[[ DATA SHOWN, beginning ]]

==> src/rtl/can_stuff_pkg.sv <==
// Shared stuffing definitions: stuffing mode encoding and default CAN / CAN FD constants.
package can_stuff_pkg;

   typedef enum logic {
      STUFF_DYNAMIC = 1'b0,
      STUFF_FIXED   = 1'b1
   } stuff_mode_t;

   localparam int CAN_RUN_LEN           = 5;
   localparam int CAN_FD_FIXED_INTERVAL = 4;

endpackage

==> src/rtl/bit_destuff_unit.sv <==
// Receive-side bit destuffer: removes dynamic (run-length) and fixed-interval stuff bits,
// forwarding data bits and flagging stuff-rule violations. All outputs are registered.
module bit_destuff_unit
   import can_stuff_pkg::*;
#(
   parameter int RUN_LEN        = CAN_RUN_LEN,
   parameter int FIXED_INTERVAL = CAN_FD_FIXED_INTERVAL,
   parameter int CNT_W          = 3
) (
   input  logic             clock,
   input  logic             reset,
   input  logic             enable,
   input  logic             sample_point,
   input  logic             rx_bit,
   input  logic             stuffing_active,
   input  logic             mode,
   input  logic             restart,
   output logic             data_valid,
   output logic             data_bit,
   output logic             stuff_bit_seen,
   output logic             stuff_error,
   output logic             error_latched,
   output logic [CNT_W-1:0] stuff_count
);

   localparam logic [3:0] RUN_LEN_4  = 4'(RUN_LEN);
   localparam logic [3:0] FIXED_IV_4 = 4'(FIXED_INTERVAL);

   logic [3:0]       run_count_reg, run_count_next;
   logic [3:0]       fx_cnt_reg, fx_cnt_next;
   logic             last_bit_reg, last_bit_next;
   logic             mode_prev_reg, mode_prev_next;
   logic [CNT_W-1:0] stuff_count_reg, stuff_count_next;
   logic             error_latched_reg, error_latched_next;
   logic             data_valid_reg, data_valid_next;
   logic             data_bit_reg, data_bit_next;
   logic             stuff_bit_seen_reg, stuff_bit_seen_next;
   logic             stuff_error_reg, stuff_error_next;

   stuff_mode_t      mode_cur;
   logic             mode_rise;
   logic [3:0]       fx_eff;

   assign mode_cur  = stuff_mode_t'(mode);
   assign mode_rise = (mode_cur == STUFF_FIXED) && !mode_prev_reg && stuffing_active;
   // A bit sampled in the very cycle fixed mode starts must already be seen as a stuff bit.
   assign fx_eff    = mode_rise ? FIXED_IV_4 : fx_cnt_reg;

   always_comb begin
      run_count_next      = run_count_reg;
      fx_cnt_next         = fx_cnt_reg;
      last_bit_next       = last_bit_reg;
      mode_prev_next      = mode;
      stuff_count_next    = stuff_count_reg;
      error_latched_next  = error_latched_reg;
      data_valid_next     = 1'b0;
      data_bit_next       = data_bit_reg;
      stuff_bit_seen_next = 1'b0;
      stuff_error_next    = 1'b0;

      if (restart) begin
         run_count_next     = 4'd0;
         fx_cnt_next        = 4'd0;
         last_bit_next      = 1'b1;
         stuff_count_next   = '0;
         error_latched_next = 1'b0;
      end else if (!stuffing_active) begin
         run_count_next = 4'd0;
         last_bit_next  = 1'b1;
         if (sample_point) begin
            data_valid_next = 1'b1;
            data_bit_next   = rx_bit;
         end
      end else begin
         fx_cnt_next = fx_eff;
         if (sample_point) begin
            last_bit_next = rx_bit;
            if (mode_cur == STUFF_FIXED) begin
               if (fx_eff == FIXED_IV_4) begin
                  fx_cnt_next = 4'd0;
                  if (rx_bit == !last_bit_reg) begin
                     stuff_bit_seen_next = 1'b1;
                  end else begin
                     stuff_error_next   = 1'b1;
                     error_latched_next = 1'b1;
                  end
               end else begin
                  data_valid_next = 1'b1;
                  data_bit_next   = rx_bit;
                  fx_cnt_next     = fx_eff + 4'd1;
               end
            end else begin
               if (run_count_reg == RUN_LEN_4) begin
                  run_count_next = 4'd1;
                  if (rx_bit != last_bit_reg) begin
                     stuff_bit_seen_next = 1'b1;
                     stuff_count_next    = stuff_count_reg + CNT_W'(1);
                  end else begin
                     stuff_error_next   = 1'b1;
                     error_latched_next = 1'b1;
                  end
               end else begin
                  data_valid_next = 1'b1;
                  data_bit_next   = rx_bit;
                  run_count_next  = (rx_bit == last_bit_reg) ? run_count_reg + 4'd1 : 4'd1;
               end
            end
         end
      end
   end

   always_ff @(posedge clock) begin
      if (reset || !enable) begin
         run_count_reg      <= 4'd0;
         fx_cnt_reg         <= 4'd0;
         last_bit_reg       <= 1'b1;
         mode_prev_reg      <= mode;
         stuff_count_reg    <= '0;
         error_latched_reg  <= 1'b0;
         data_valid_reg     <= 1'b0;
         data_bit_reg       <= 1'b1;
         stuff_bit_seen_reg <= 1'b0;
         stuff_error_reg    <= 1'b0;
      end else begin
         run_count_reg      <= run_count_next;
         fx_cnt_reg         <= fx_cnt_next;
         last_bit_reg       <= last_bit_next;
         mode_prev_reg      <= mode_prev_next;
         stuff_count_reg    <= stuff_count_next;
         error_latched_reg  <= error_latched_next;
         data_valid_reg     <= data_valid_next;
         data_bit_reg       <= data_bit_next;
         stuff_bit_seen_reg <= stuff_bit_seen_next;
         stuff_error_reg    <= stuff_error_next;
      end
   end

   assign data_valid     = data_valid_reg;
   assign data_bit       = data_bit_reg;
   assign stuff_bit_seen = stuff_bit_seen_reg;
   assign stuff_error    = stuff_error_reg;
   assign error_latched  = error_latched_reg;
   assign stuff_count    = stuff_count_reg;

endmodule

==> config.mk <==
export PLATFORM = sky130hd
export DESIGN_NAME = bit_destuff_unit
export DESIGN_NICKNAME = d
export VERILOG_FILES = /design/src/rtl/can_stuff_pkg.sv /design/src/rtl/bit_destuff_unit.sv
export SDC_FILE = /design/constraint.sdc
export NUM_CORES = 1
export LEC_CHECK = 0
export ABC_AREA = 1
export BUFFER_PORTS_ARGS = -buffer_cell sky130_fd_sc_hd__buf_4
export CAP_MARGIN = 20
export CORE_MARGIN = 5
export CORE_UTILIZATION = 46
export DETAILED_ROUTE_END_ITERATION = 8
export GPL_TIMING_DRIVEN = 0
export PLACE_DENSITY_LB_ADDON = 0.25
export SYNTH_ARGS = -nofsm -noshare
export SYNTH_HDL_FRONTEND = slang
export SYNTH_SLANG_ARGS = --single-unit
==> constraint.sdc <==
create_clock -name clock -period 1.43 [get_ports clock]
set_input_delay 0.429 -clock clock [delete_from_list [all_inputs] [get_ports clock]]
set_output_delay 0.429 -clock clock [all_outputs]
set_load 0.05 [all_outputs]
Word-level counts from Yosys, hierarchy flattened
Cells that the tools add are included.

cells by class
  add/subtract/negate cells = 3
  equality and inequality tests = 10
  multiplexer cells = 33
  bitwise gates (word level) = 4
  reductions and logical operators = 14

operator list
  kind                   number
  $mux W1                27
  $mux W4                6
  $add A4 B1 Y4 const B  2
  $eq A4 B3 Y1 const B   2
  $ne A3 B3 Y1 const B   2
  $reduce_and A6 Y1      1
  $reduce_and A5 Y1      1
  $ne A2 B2 Y1 const B   2
  $not A1 Y1             4
  $reduce_and A4 Y1      1
  $reduce_or A4 Y1       1
  $add A3 B1 Y3 const B  1
  $logic_not A1 Y1       3
  $reduce_or A3 Y1       1
  $eq A1 B1 Y1           2
  $logic_and A1 B1 Y1    2
  $ne A2 B1 Y1 const B   1
  $reduce_and A2 Y1      1
  $reduce_bool A2 Y1     1
  $reduce_or A2 Y1       1
  $logic_or A1 B1 Y1     1
  $ne A1 B1 Y1           1

word-level totals
  bits in registers = 18
  bits of input ports = 8
  output and inout bits = 8
  word-level logic and storage cells = 74

Depth between registers and ports, before layout
Gate-level depths: netlist of the first run.

  word-level depth = 9
  mapped depth = 10
  mapped depth without buffers = 10

Worst setup path after synthesis of the first run
No wires, ideal clock.

  path kind = in2reg
  start = in mode
  end = reg fx_cnt_reg[1]
  setup time = 0.123 ns
  arrival time = 1.358 ns
  data required time = 1.307 ns
  setup slack = -0.051 ns
  cell stages on the path = 9
  path buffers = 1
  path through = buf_4 nand3_4 nand2_1 inv_1 ha_1 nand2_1 o21ai_0 nand2_1 o21ai_0

between the ends
  longest elaborated chain between the ends = 7
  elaborated cells on any way between the ends = 8
  those cells by class = add/sub: 1; eq/ne: 1; mux: 4; reduce/logical: 2

ends and longest elaborated chain
  item                                                  RTL line                                        RTL
  from (decl)                                           bit_destuff_unit.sv:16                          input logic mode,
  $logic_and A1 B1 Y1 (2 in a row)                      bit_destuff_unit.sv:45                          assign mode_rise = (mode_cur == STUFF_FIXED) && !mode_prev_reg && stuffing_active;
  $mux W4                                               bit_destuff_unit.sv:47                          assign fx_eff = mode_rise ? FIXED_IV_4 : fx_cnt_reg;
  $add A4 B1 Y4 / $eq A4 B3 Y1 (equally long branches)  bit_destuff_unit.sv:90, bit_destuff_unit.sv:79
  $mux W4                                               bit_destuff_unit.sv:79                          if (fx_eff == FIXED_IV_4) begin
  $mux W4                                               bit_destuff_unit.sv:78                          if (mode_cur == STUFF_FIXED) begin
  $mux W4 (*)                                           bit_destuff_unit.sv:76                          if (sample_point) begin
  to (signal assigned)                                  bit_destuff_unit.sv:126                         fx_cnt_reg <= fx_cnt_next;
  to (decl)                                             bit_destuff_unit.sv:30                          logic [3:0] fx_cnt_reg, fx_cnt_next;

Mark *: on every way between the ends. The rest lies on a longest branch, timed or not.
A chain may end at the register's enable or synchronous reset.

Final worst setup path of the first run
  start = reg stuff_count_reg[2] (netlist: stuff_count[2])
  end = out stuff_count[2]

RTL lines
  item                    RTL line                 RTL
  from (decl)             bit_destuff_unit.sv:33   logic [CNT_W-1:0] stuff_count_reg, stuff_count_next;
  from (signal assigned)  bit_destuff_unit.sv:129  stuff_count_reg <= stuff_count_next;
  to (decl)               bit_destuff_unit.sv:23   output logic [CNT_W-1:0] stuff_count

No word-level cell between the ends.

[[ DATA SHOWN, end ]]

**ASSIGNMENT**
Only the lines with the string "first" are wanted; pick them out of the records above and copy them.

**ANSWER SPACE**
Gate-level depths: netlist of the first run.
Worst setup path after synthesis of the first run
Final worst setup path of the first run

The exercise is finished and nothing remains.